Esa misma noche salió de su casa para dirigirse a Plaza Independencia, donde acordó encontrarse con un antiguo compañero de trabajo de la Will L. Smith, quien por la mañana al reconocerlo y saludarlo en el transporte público, ofreció auxiliarle en la búsqueda de algún empleo al menos en calidad de eventual. Al dar vuelta en la esquina se cruzó con Graciela, vecina de la calle contigua y un par de años más joven que él, con la que el mayor de sus acercamientos había consistido en acudir presuroso a su vivienda, cuando la madre de ésta salió una mañana espantada soltando gritos de auxilio debido a que un perro callejero hacía destrozos en el solar de la misma y les resultaba tanto a ella como a su hija imposible interrumpirlo de tan espuria tarea.
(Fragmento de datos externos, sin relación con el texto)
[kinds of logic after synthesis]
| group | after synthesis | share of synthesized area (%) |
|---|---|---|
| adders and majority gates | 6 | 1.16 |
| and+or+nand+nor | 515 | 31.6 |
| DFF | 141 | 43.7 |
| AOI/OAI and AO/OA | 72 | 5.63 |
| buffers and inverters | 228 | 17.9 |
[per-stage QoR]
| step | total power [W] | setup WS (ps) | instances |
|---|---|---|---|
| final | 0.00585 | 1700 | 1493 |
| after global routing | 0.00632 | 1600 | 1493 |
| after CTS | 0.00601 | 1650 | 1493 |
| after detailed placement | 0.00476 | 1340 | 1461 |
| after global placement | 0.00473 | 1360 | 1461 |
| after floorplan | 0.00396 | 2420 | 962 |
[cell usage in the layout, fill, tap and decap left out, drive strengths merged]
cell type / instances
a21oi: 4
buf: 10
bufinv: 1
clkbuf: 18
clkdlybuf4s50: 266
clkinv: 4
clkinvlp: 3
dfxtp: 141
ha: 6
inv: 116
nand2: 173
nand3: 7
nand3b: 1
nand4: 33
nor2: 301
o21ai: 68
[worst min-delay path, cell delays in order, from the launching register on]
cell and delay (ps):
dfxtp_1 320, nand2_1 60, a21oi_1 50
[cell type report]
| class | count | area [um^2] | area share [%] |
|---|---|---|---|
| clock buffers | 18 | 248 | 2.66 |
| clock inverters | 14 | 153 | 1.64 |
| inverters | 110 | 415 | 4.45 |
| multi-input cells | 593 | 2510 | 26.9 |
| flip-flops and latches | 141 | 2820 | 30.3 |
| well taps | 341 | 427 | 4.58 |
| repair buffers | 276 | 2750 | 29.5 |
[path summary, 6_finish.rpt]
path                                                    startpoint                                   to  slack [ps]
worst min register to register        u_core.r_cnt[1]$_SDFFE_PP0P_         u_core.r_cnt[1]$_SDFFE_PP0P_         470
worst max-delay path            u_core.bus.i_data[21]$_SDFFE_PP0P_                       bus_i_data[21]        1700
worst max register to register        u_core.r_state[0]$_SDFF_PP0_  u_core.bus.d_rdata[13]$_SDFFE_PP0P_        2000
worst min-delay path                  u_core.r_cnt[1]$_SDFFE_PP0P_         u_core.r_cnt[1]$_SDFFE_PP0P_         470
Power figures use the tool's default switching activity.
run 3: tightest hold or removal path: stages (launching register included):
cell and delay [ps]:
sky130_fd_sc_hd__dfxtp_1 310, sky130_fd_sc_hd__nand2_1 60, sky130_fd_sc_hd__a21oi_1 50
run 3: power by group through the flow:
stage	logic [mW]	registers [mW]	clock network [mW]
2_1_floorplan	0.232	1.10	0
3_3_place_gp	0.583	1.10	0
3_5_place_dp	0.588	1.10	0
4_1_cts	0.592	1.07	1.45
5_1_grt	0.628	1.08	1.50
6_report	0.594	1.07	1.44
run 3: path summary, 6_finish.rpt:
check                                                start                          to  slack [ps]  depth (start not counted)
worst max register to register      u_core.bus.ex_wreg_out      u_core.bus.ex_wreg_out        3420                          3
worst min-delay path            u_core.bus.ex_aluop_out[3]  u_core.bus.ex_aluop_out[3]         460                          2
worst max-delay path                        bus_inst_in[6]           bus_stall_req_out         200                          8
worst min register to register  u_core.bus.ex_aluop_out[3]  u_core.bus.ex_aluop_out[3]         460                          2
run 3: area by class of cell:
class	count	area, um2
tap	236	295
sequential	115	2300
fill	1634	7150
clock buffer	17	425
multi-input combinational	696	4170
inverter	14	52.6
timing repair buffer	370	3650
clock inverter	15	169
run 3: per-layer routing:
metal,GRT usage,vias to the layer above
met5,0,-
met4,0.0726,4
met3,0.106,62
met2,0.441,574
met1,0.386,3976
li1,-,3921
### src/rtl/axil_apb_pkg.sv
// Shared types and constants for the AXI4-Lite to APB bridge.
// Latency: n/a (types only).
// Backpressure: n/a (types only).
package axil_apb_pkg;

  // Bridge sequencer states
  typedef enum logic [1:0] {
    IDLE   = 2'd0,
    SETUP  = 2'd1,
    ACCESS = 2'd2,
    RESP   = 2'd3
  } state_t;

  // AXI response codes
  localparam logic [1:0] OKAY   = 2'b00;
  localparam logic [1:0] SLVERR = 2'b10;
  localparam logic [1:0] DECERR = 2'b11;

  // Width of a completer index. A single completer still needs a 1-bit index.
  function automatic int idxWidth(input int n);
    return (n < 2) ? 1 : $clog2(n);
  endfunction

endpackage

### src/rtl/axil_apb_decoder.sv
// Address decoder: maps an address onto one of NUM_SLV completer windows.
// Latency: combinational, zero cycles.
// Backpressure: none, pure function of addr.
// Ports: addr (in) -> sel (one-hot completer select), idx (binary index),
//        decerr (address lies outside every window; sel is all zero then).
module axil_apb_decoder
  import axil_apb_pkg::*;
#(
  parameter int ADDR_W   = 32,
  parameter int NUM_SLV  = 4,
  parameter int REGION_W = 12
) (
  input  logic [ADDR_W-1:0]              addr,
  output logic [NUM_SLV-1:0]             sel,
  output logic [idxWidth(NUM_SLV)-1:0]   idx,
  output logic                           decerr
);

  localparam int IDX_W   = idxWidth(NUM_SLV);
  // Bits actually used to pick a completer; zero when there is only one.
  localparam int FIELD_W = $clog2(NUM_SLV);
  localparam logic [ADDR_W-1:0] FIELD_MASK = ADDR_W'((64'd1 << FIELD_W) - 64'd1);

  logic [ADDR_W-1:0] upper;
  logic [ADDR_W-1:0] field;

  assign upper = addr >> REGION_W;
  assign field = upper & FIELD_MASK;
  assign idx   = field[IDX_W-1:0];

  // Any set bit above the index field, or an index past the last completer
  // (non power-of-two NUM_SLV), is outside the mapped space.
  assign decerr = ((upper >> FIELD_W) != '0) || (field >= ADDR_W'(NUM_SLV));

  always_comb begin
    sel = '0;
    for (int i = 0; i < NUM_SLV; i++) begin
      sel[i] = !decerr && (idx == IDX_W'(i));
    end
  end

endmodule

### src/rtl/axil_apb_bridge_nx.sv
// AXI4-Lite subordinate to multi-completer APB requester bridge.
// Latency: AW+W capture to bvalid = 3 cycles with zero-wait APB; 1 cycle on decode error.
// Backpressure: one-entry AW/W/AR holding registers; ready drops while full, B/R held until bready/rready.
// Ports: clk/rst (sync, active high); AXI-Lite AW/W/B/AR/R channels;
//        APB request (paddr, psel one-hot, penable, pwrite, pwdata, pstrb, pprot);
//        APB completion per completer (prdata slots, pready, pslverr).
module axil_apb_bridge_nx
  import axil_apb_pkg::*;
#(
  parameter int ADDR_W   = 32,
  parameter int DATA_W   = 32,
  parameter int NUM_SLV  = 4,
  parameter int REGION_W = 12,
  parameter int TIMEOUT  = 16
) (
  input  logic                      clk,
  input  logic                      rst,
  // AW
  input  logic                      awvalid,
  output logic                      awready,
  input  logic [ADDR_W-1:0]         awaddr,
  input  logic [2:0]                awprot,
  // W
  input  logic                      wvalid,
  output logic                      wready,
  input  logic [DATA_W-1:0]         wdata,
  input  logic [DATA_W/8-1:0]       wstrb,
  // B
  output logic                      bvalid,
  input  logic                      bready,
  output logic [1:0]                bresp,
  // AR
  input  logic                      arvalid,
  output logic                      arready,
  input  logic [ADDR_W-1:0]         araddr,
  input  logic [2:0]                arprot,
  // R
  output logic                      rvalid,
  input  logic                      rready,
  output logic [DATA_W-1:0]         rdata,
  output logic [1:0]                rresp,
  // APB request
  output logic [ADDR_W-1:0]         paddr,
  output logic [NUM_SLV-1:0]        psel,
  output logic                      penable,
  output logic                      pwrite,
  output logic [DATA_W-1:0]         pwdata,
  output logic [DATA_W/8-1:0]       pstrb,
  output logic [2:0]                pprot,
  // APB completion
  input  logic [NUM_SLV*DATA_W-1:0] prdata,
  input  logic [NUM_SLV-1:0]        pready,
  input  logic [NUM_SLV-1:0]        pslverr
);

  localparam int STRB_W = DATA_W / 8;
  localparam int IDX_W  = idxWidth(NUM_SLV);
  localparam int CNT_W  = (TIMEOUT < 2) ? 1 : $clog2(TIMEOUT);

  // Holding registers
  logic                awFull, wFull, arFull;
  logic [ADDR_W-1:0]   awAddrQ, arAddrQ;
  logic [2:0]          awProtQ, arProtQ;
  logic [DATA_W-1:0]   wDataQ;
  logic [STRB_W-1:0]   wStrbQ;

  // Sequencer state
  state_t              state;
  logic                prioWrite;   // 1: write wins the next tie
  logic                curWrite;
  logic [IDX_W-1:0]    curIdx;
  logic [CNT_W-1:0]    waitCnt;

  // Arbitration and decode of the candidate transaction
  logic                wrElig, pickWrite, startTx, issueWr, issueRd;
  logic [ADDR_W-1:0]   selAddr;
  logic [NUM_SLV-1:0]  decSel;
  logic [IDX_W-1:0]    decIdx;
  logic                decErr;

  // Completion signals of the completer currently addressed
  logic [DATA_W-1:0]   slotData;
  logic                slotReady, slotErr;

  assign awready = ~awFull;
  assign wready  = ~wFull;
  assign arready = ~arFull;

  assign wrElig    = awFull & wFull;
  assign pickWrite = wrElig & (prioWrite | ~arFull);
  assign startTx   = wrElig | arFull;
  assign issueWr   = (state == IDLE) && startTx && pickWrite;
  assign issueRd   = (state == IDLE) && startTx && !pickWrite;
  assign selAddr   = pickWrite ? awAddrQ : arAddrQ;

  axil_apb_decoder #(
    .ADDR_W   (ADDR_W),
    .NUM_SLV  (NUM_SLV),
    .REGION_W (REGION_W)
  ) u_decoder (
    .addr   (selAddr),
    .sel    (decSel),
    .idx    (decIdx),
    .decerr (decErr)
  );

  always_comb begin
    slotData  = '0;
    slotReady = 1'b0;
    slotErr   = 1'b0;
    for (int i = 0; i < NUM_SLV; i++) begin
      if (curIdx == IDX_W'(i)) begin
        slotData  = prdata[i*DATA_W +: DATA_W];
        slotReady = pready[i];
        slotErr   = pslverr[i];
      end
    end
  end

  // Holding registers free as soon as their transaction leaves IDLE, so the
  // next request can be captured while the APB phase is still running.
  always_ff @(posedge clk) begin
    if (rst) begin
      awFull <= 1'b0;
      wFull  <= 1'b0;
      arFull <= 1'b0;
    end else begin
      if (awvalid && !awFull) begin
        awFull  <= 1'b1;
        awAddrQ <= awaddr;
        awProtQ <= awprot;
      end else if (issueWr) begin
        awFull  <= 1'b0;
      end

      if (wvalid && !wFull) begin
        wFull  <= 1'b1;
        wDataQ <= wdata;
        wStrbQ <= wstrb;
      end else if (issueWr) begin
        wFull  <= 1'b0;
      end

      if (arvalid && !arFull) begin
        arFull  <= 1'b1;
        arAddrQ <= araddr;
        arProtQ <= arprot;
      end else if (issueRd) begin
        arFull  <= 1'b0;
      end
    end
  end

  always_ff @(posedge clk) begin
    if (rst) begin
      state     <= IDLE;
      prioWrite <= 1'b1;
      curWrite  <= 1'b0;
      curIdx    <= '0;
      waitCnt   <= '0;
      psel      <= '0;
      penable   <= 1'b0;
      pwrite    <= 1'b0;
      paddr     <= '0;
      pwdata    <= '0;
      pstrb     <= '0;
      pprot     <= '0;
      bvalid    <= 1'b0;
      rvalid    <= 1'b0;
      bresp     <= OKAY;
      rresp     <= OKAY;
      rdata     <= '0;
    end else begin
      case (state)
        IDLE: begin
          if (startTx) begin
            curWrite  <= pickWrite;
            prioWrite <= ~pickWrite;
            curIdx    <= decIdx;
            if (decErr) begin
              // Unmapped address: answer directly without touching APB
              state <= RESP;
              if (pickWrite) begin
                bvalid <= 1'b1;
                bresp  <= DECERR;
              end else begin
                rvalid <= 1'b1;
                rresp  <= DECERR;
                rdata  <= '0;
              end
            end else begin
              state   <= SETUP;
              psel    <= decSel;
              penable <= 1'b0;
              paddr   <= selAddr;
              pwrite  <= pickWrite;
              pprot   <= pickWrite ? awProtQ : arProtQ;
              pwdata  <= pickWrite ? wDataQ : '0;
              pstrb   <= pickWrite ? wStrbQ : '0;
            end
          end
        end

        SETUP: begin
          penable <= 1'b1;
          waitCnt <= '0;
          state   <= ACCESS;
        end

        ACCESS: begin
          if (slotReady) begin
            psel    <= '0;
            penable <= 1'b0;
            state   <= RESP;
            if (curWrite) begin
              bvalid <= 1'b1;
              bresp  <= slotErr ? SLVERR : OKAY;
            end else begin
              rvalid <= 1'b1;
              rresp  <= slotErr ? SLVERR : OKAY;
              rdata  <= slotData;
            end
          end else if ((TIMEOUT > 0) && (waitCnt == CNT_W'(TIMEOUT - 1))) begin
            // Completer never answered: give up and report a slave error
            psel    <= '0;
            penable <= 1'b0;
            state   <= RESP;
            if (curWrite) begin
              bvalid <= 1'b1;
              bresp  <= SLVERR;
            end else begin
              rvalid <= 1'b1;
              rresp  <= SLVERR;
              rdata  <= '0;
            end
          end else begin
            waitCnt <= waitCnt + CNT_W'(1);
          end
        end

        RESP: begin
          if ((curWrite && bready) || (!curWrite && rready)) begin
            bvalid <= 1'b0;
            rvalid <= 1'b0;
            state  <= IDLE;
          end
        end

        default: state <= IDLE;
      endcase
    end
  end

endmodule

### config.mk
export PLATFORM = sky130hd
export DESIGN_NAME = axil_apb_bridge_nx
export DESIGN_NICKNAME = d
export VERILOG_FILES = /design/src/rtl/axil_apb_pkg.sv /design/src/rtl/axil_apb_decoder.sv /design/src/rtl/axil_apb_bridge_nx.sv
export SDC_FILE = /design/constraint.sdc
export NUM_CORES = 1
export LEC_CHECK = 0
export ABC_AREA = 1
export CAP_MARGIN = 30
export CELL_PAD_IN_SITES_DETAIL_PLACEMENT = 0
export CELL_PAD_IN_SITES_GLOBAL_PLACEMENT = 1
export CORE_MARGIN = 2
export CORE_UTILIZATION = 35
export CTS_CLUSTER_SIZE = 30
export DETAILED_ROUTE_END_ITERATION = 10
export PLACE_DENSITY_LB_ADDON = 0.1
export SYNTH_ARGS = -nofsm -noshare
export SYNTH_HDL_FRONTEND = slang
export SYNTH_SLANG_ARGS = --single-unit
export TNS_END_PERCENT = 20
### constraint.sdc
create_clock -name clk -period 7.4 [get_ports clk]
set_input_delay 0.74 -clock clk [delete_from_list [all_inputs] [get_ports clk]]
set_output_delay 0.74 -clock clk [all_outputs]
set_load 0.03 [all_outputs]
==> results.ini <==
[critical_path]
arrival_ns=4.05
setup.worst_path.end_class=flop
timing.critical_path.fanout_max=41
critical_path.reg2reg.endpoint=rdata[8]
reg2reg_setup_slack_ns=3.75
timing.critical_path.required_ns=7.80
reg2reg_depth=12
nature_of_the_critical_path_startpoint=flop
criticalPathCategory=flop to flop
timing.rr.start=curIdx[1]

[sta]
rsz0062_at_grt=no
setup-tns-final_ns=0
max_clock_freq_ghz=0.274
timing.max_slew.rel_slack_pct=43.5
skew_ns=0.0226
final.period_utilization_pct=49.4
total_count_of_max_transition_violations_in_the_final_report=0
setup_violations=0
report.final.hold_viol_count=0
tightestPinTransition_ns=0.846
period_minus_slack_ns=3.65
worst_slack_ns=3.75

[floorplan]
core_area_um2=29500
start_util_pct=35.3
die_x_um=177
die_height_um=177
floorplan.rows=63
die_area_um2=31200
pin_count=367

[synthesis]
mean_post_synth_cell_area_um2=8.45
synth_simple_gate_area_share_pct=26.2
synth.top_cells.by_count=sky130_fd_sc_hd__nand2_1, sky130_fd_sc_hd__inv_1, sky130_fd_sc_hd__nor2_1, sky130_fd_sc_hd__dfxtp_1, sky130_fd_sc_hd__edfxtp_1
fraction_of_registers_with_async_set_reset_pct=0
yosys.area_share.adder_pct=0.721
syn_inst=1233
netlist-cell-type-count=37
synth_top_family_by_area=simple AND/OR/NAND/NOR gates
seq_area_frac_synth_pct=55.1
synth_top_flop_cell=sky130_fd_sc_hd__dfxtp_1
area_share_of_the_largest_cell_type_after_synthesis_pct=30.6
synth_warnings=0
post-synth-top-count-cell=sky130_fd_sc_hd__nand2_1
syn_area_um2=10400
synth.largest_area_cell=sky130_fd_sc_hd__edfxtp_1
ys_ff_latch=234
synth-edff-count=106
synth_mux_area_share_pct=0
synth_compound_gate_area_share_pct=8.62
post_synth_main_area_contributors=sky130_fd_sc_hd__edfxtp_1, sky130_fd_sc_hd__dfxtp_1, sky130_fd_sc_hd__nand2_1
synth.net_count=1488
xor_xnor_fraction_of_synth_area_pct=0.0841

[placement]
dp_hpwl_mm=22.1
setup_slack_at_placement_ns=3.73
finalWeightedCongestion=0.770
buffer_ports.inserted=366

[power]
worst_ir_drop_vdd_mv=0.178
power.total_mw=4.25
power-per-cell-area_nw_per_um2=278
leakage_nw=6.19

[drt]
routed_wl_mm=31.5
avg_wl_per_cell_um=15.9
vias=9296
drc=0
drt_first_pass_iters=8
routed_via_density=4.70
drtAntennaViolNets=0
initialDrtViolationCount=403

[layout]
regArea_um2=5750
multi_input_comb_area_um2=3730
number_of_nets_in_the_layout=1818
syn_to_final_growth_pct=46.5
layout.filler_cells=2845
drive_gt1_share_pct=6.12

[clocking]
count_of_cells_resized_by_post_cts_repair=0
cts_hold_repair.buffers=0
clk_pin_slew_worst_paths_ns=0.06
cts.sinks=234
clock_insertion_delay_worst_skew_ns=0.53
postCtsSetupBuffers=0
ctsLongestPathBuffers=3
clock_tree_from_tritoncts=done
cts.htree.levels=1
cts_inserted_buffers=27
clock-root-buffer=sky130_fd_sc_hd__clkbuf_16

[status]
outcome=completed

[global_route]
first_global_vias=9011
grt_pass1_wl_mm=48.2
total_overflow_reported_by_the_global_router=0
initial_antenna_violation_count=3
largest_net_degree_at_the_start_of_global_routing=81
grt_use_total_pct=19.4

[min_path]
hp-start=paddr[27]
worstHoldPathCells=2
worst_hold_end=paddr[27]
min-delay-path-class=flop to flop

[flow_run]
max_cap_viol_count=0

-- flip-flops by register name, summed over array words and instances, names as in the netlist, 4 cells and up --
register and count:
paddr 32, arAddrQ 32, awAddrQ 32, rdata 32
wStrbQ 4, pstrb 4, waitCnt 4, psel 4
pwdata 32, wDataQ 32
-- final cells by class --
type | instances | area share, %
inverter | 152 | 3.75
tap | 390 | 3.20
clock buffer | 37 | 4.80
antenna | 2 | 0.0328
clock inverter | 13 | 0.746
multi-input combinational | 767 | 24.5
timing repair buffer | 381 | 25.4
sequential | 234 | 37.6
-- where the power goes --
part / switching [mW] / leakage (nW) / internal (mW) / total (mW)
Sequential: 0.0599 / 2.02 / 1.48 / 1.54
Clock: 0.505 / 0.419 / 0.760 / 1.26
Combinational: 0.885 / 3.75 / 0.561 / 1.45
-- metrics by stage --
stage	utilization, %	cell area (um^2)	hold slack [ns]	std cells
global route	51.8	15300	0.452	1975
detailed placement	48.9	14400	0.427	1924
floorplan	-	10400	0.447	1233
finish	51.8	15300	0.435	1976
CTS	51.7	15300	0.437	1974
global placement	48.4	14300	0.426	1918
-- cell families after synthesis --
logic type / Yosys count
xor+xnor: 1
fa+ha+maj: 6
flops: 234
compound gates: 148
buf+inv: 232
simple gates: 612
-- critical path, stage by stage (launching register included) --
cell and delay, ns:
sky130_fd_sc_hd__dfxtp_1 0.52, sky130_fd_sc_hd__inv_1 0.47, sky130_fd_sc_hd__buf_4 0.30, sky130_fd_sc_hd__nand2_1 0.07
sky130_fd_sc_hd__nand2_1 0.06, sky130_fd_sc_hd__o211ai_1 0.17, sky130_fd_sc_hd__nand4_1 0.26, sky130_fd_sc_hd__nand2_1 0.13
sky130_fd_sc_hd__nor2_2 0.09, sky130_fd_sc_hd__buf_4 0.31, sky130_fd_sc_hd__nand3_2 0.72, sky130_fd_sc_hd__nor2b_1 0.34
sky130_fd_sc_hd__nor2_1 0.06
-- placed cells by master (no fill, tap or decap), types with 34 or more instances in the layout --
master	count
sky130_fd_sc_hd__edfxtp_1	106
sky130_fd_sc_hd__nand3_1	55
sky130_fd_sc_hd__o211ai_1	34
sky130_fd_sc_hd__dfxtp_1	128
sky130_fd_sc_hd__inv_1	148
sky130_fd_sc_hd__nor2_1	144
sky130_fd_sc_hd__nand2_1	296
sky130_fd_sc_hd__clkdlybuf4s50_1	365
sky130_fd_sc_hd__a21oi_1	50
sky130_fd_sc_hd__nand4_1	74
-- worst max path at each step --
stage | from | end | slack [ns]
2_1_floorplan | rst | wDataQ[0] | 4.47
5_1_grt | curIdx[1] | rdata[12] | 3.27
3_3_place_gp | awFull | paddr[5] | 3.83
4_1_cts | curIdx[1] | rdata[8] | 3.64
6_report | curIdx[1] | rdata[8] | 3.75
3_5_place_dp | curIdx[1] | rdata[8] | 3.73
-- routing by layer --
metal / routed length (um) / vias to the layer above / global-route usage (%)
li1: - / 4719 / -
met1: 13200 / 4218 / 23.5
met2: 14800 / 306 / 33.8
met3: 2610 / 51 / 5.10
met4: 871 / 2 / 6.03
met5: 13 / - / 0
(Power assumes the default switching activity.)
Raudo y acelerado se acercó hasta la señora llevando un palo de escoba entre sus manos, se dirigió de inmediato al solar y entabló una ventajosa pelea con el canino agresor. Recibió en recompensa los empalagosos abrazos de la señora y la mirada sincera y agradecida de la muchacha, la cual recordaba a menudo, y ocasionalmente volvía a contemplar cuando sus diligencias les permitían encontrarse en la calle, como estaba sucediendo de nuevo en ese momento.

—Hola Mario, le escuchó pronunciar.
—Hola Gracielita. Respondió tartamudeando, y tras tragar saliva alcanzó
a escapar de su boca:
—¡Qué linda se ve usted hoy!
—Gracias Mario, buenas noches, contestó ella.
—Buenas noches tenga usted, replicó él.

Siguió caminando en sentido contrario y en dirección a su destino, metiendo las manos en los bolsillos de su pantalón, continuó la marcha pensando en ella con tal claridad que atinó a dibujar de improviso en su cabeza un verso que murmurante pronunció para no olvidar…

Usted sabe puede contar conmigo,
no hasta dos o hasta diez sino contar conmigo.